The truth is that in the period after the Second World War the establishment was set on a number of courses of which he was an opponent. He was also at odds with the Marxist flavour of politics then and since. He was also an eloquent advocate and had the ear of the public. So he had to be discredited and destroyed.
The chosen weapon, which in a sense he presented to them, was to brand him as a racist; the ultimate condemnation in Marxist eyes. Enoch never spoke of rivers of blood. That was a construction maliciously placed upon a quotation from his beloved classics. However that we do not now have rivers of blood is not for lack of will on the part of certain elements which have been invited into this country.
He knew more about the Indian subcontinent than most of his detractors. He had served in India during the war and had gone to the trouble of learning URDU to interpreter level. He could talk to his Pakistani constituents in their own tongue and via their language to some extent could get into their minds. They had no complaints about him as their MP. He had no problem with foreigners in our midst or with their languages. He could and did address French and German audiences credibly in their own tongues explaining his position during the anti common market campaign. Time and again he insisted that numbers were the essence of the problem. He pointed out that trouble would arise when immigrants were in sufficient numbers to form their own communities. Anybody living in London or Birmingham or Bradford or Blackburn or many other towns and cities will know that the situation he warned against had come to pass before the end of the 20th century.
His was the quality which all statesmen should have but few possess today; clear foresight. He had three main concerns; immigration, monetary policy and membership of the Common Market. In every one of these fields he was at odds with government policy and political thought generally. He warned of the consequences of immigration but could have had no inkling of the numbers which would be permitted. On Newsnight recently a Labour MP for a London constituency gave as the reason for a need for greater funding for local govt that an authority in her area had to cope with 130 languages. That is the politics of Bedlam.
Perhaps most wounding for his own Party, especially the Prime Minister Edward Heath, in speech after speech Enoch exposed fundamental dishonesty in monetary policy. The great bug bear of the time was inflation. The currently accepted narrative was that inflation was some extraneous monster from which politicians struggled to protect the public. He pointed out that on the contrary it was a consequence of Government policy. Governments were in charge of the printing presses and to put it bluntly they were printing money to pay bills thus increasing the amount of currency in circulation and thereby reducing its value. As there was a gap of about 18 months between the act and its consequence the connection could be disguised.

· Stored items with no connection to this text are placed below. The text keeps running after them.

## config.mk

```make
export PLATFORM = sky130hd
export DESIGN_NAME = av_timestamp_linearizer_core
export DESIGN_NICKNAME = d
export VERILOG_FILES = /design/src/rtl/atl_pkg.sv /design/src/rtl/atl_step.sv /design/src/rtl/av_timestamp_linearizer_core.sv
export SDC_FILE = /design/constraint.sdc
export NUM_CORES = 1
export LEC_CHECK = 0
export ABC_AREA = 1
export BUFFER_PORTS_ARGS = -buffer_cell sky130_fd_sc_hd__buf_2
export CELL_PAD_IN_SITES_DETAIL_PLACEMENT = 0
export CELL_PAD_IN_SITES_GLOBAL_PLACEMENT = 1
export CORE_MARGIN = 10
export CORE_UTILIZATION = 30
export CTS_BUF_LIST = sky130_fd_sc_hd__clkbuf_16
export DETAILED_ROUTE_END_ITERATION = 10
export HOLD_SLACK_MARGIN = 0.1
export PLACE_DENSITY_LB_ADDON = 0.1
export REMOVE_ABC_BUFFERS = 1
export SLEW_MARGIN = 40
export SYNTH_ARGS = -nofsm -noshare
export SYNTH_HDL_FRONTEND = slang
export SYNTH_SLANG_ARGS = --single-unit
```

## constraint.sdc

```tcl
create_clock -name clk -period 16.6 [get_ports clk]
set_input_delay 2.49 -clock clk [delete_from_list [all_inputs] [get_ports clk]]
set_output_delay 2.49 -clock clk [all_outputs]
set_load 0.03 [all_outputs]
```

After a while Industry came to realise what was happening and took to raising prices to compensate. Worse still the Trade Unions also became wise to the procedure and the annual wage round came into being which was to compensate for loss of purchasing power plus a genuine increase. Dennis Healey was referring to this whole dishonest business when he spoke of confetti money.
It took Margaret Thatcher and a savage recession to get deliberate inflation out of the system but not entirely. The ‘independent' Bank of England has as its main task today to see that inflation does not rise above 2%.That is still inflation but at such a low rate that it is hoped that people will not notice. Many of them do. If 2% per annum is calculated over a lifetime it is still a frightening figure. The wise take steps to guard against it There is another problem however. A number of measures of inflation exist ‘preferred' and otherwise. It is doubtful if any one of them is accurate and you can be sure that the 'preferred' measure is advantageous to government.
Enoch's greatest concern however was the European Project, the Common Market as it was then called. As he and others of a historical bent clearly saw this was a plan which Hitler had recently failed to achieve to bind the struggling states of Europe into one political entity. Since almost all of those states were Roman Catholic the spectre of a revived Holy Roman Empire reared its hoary head.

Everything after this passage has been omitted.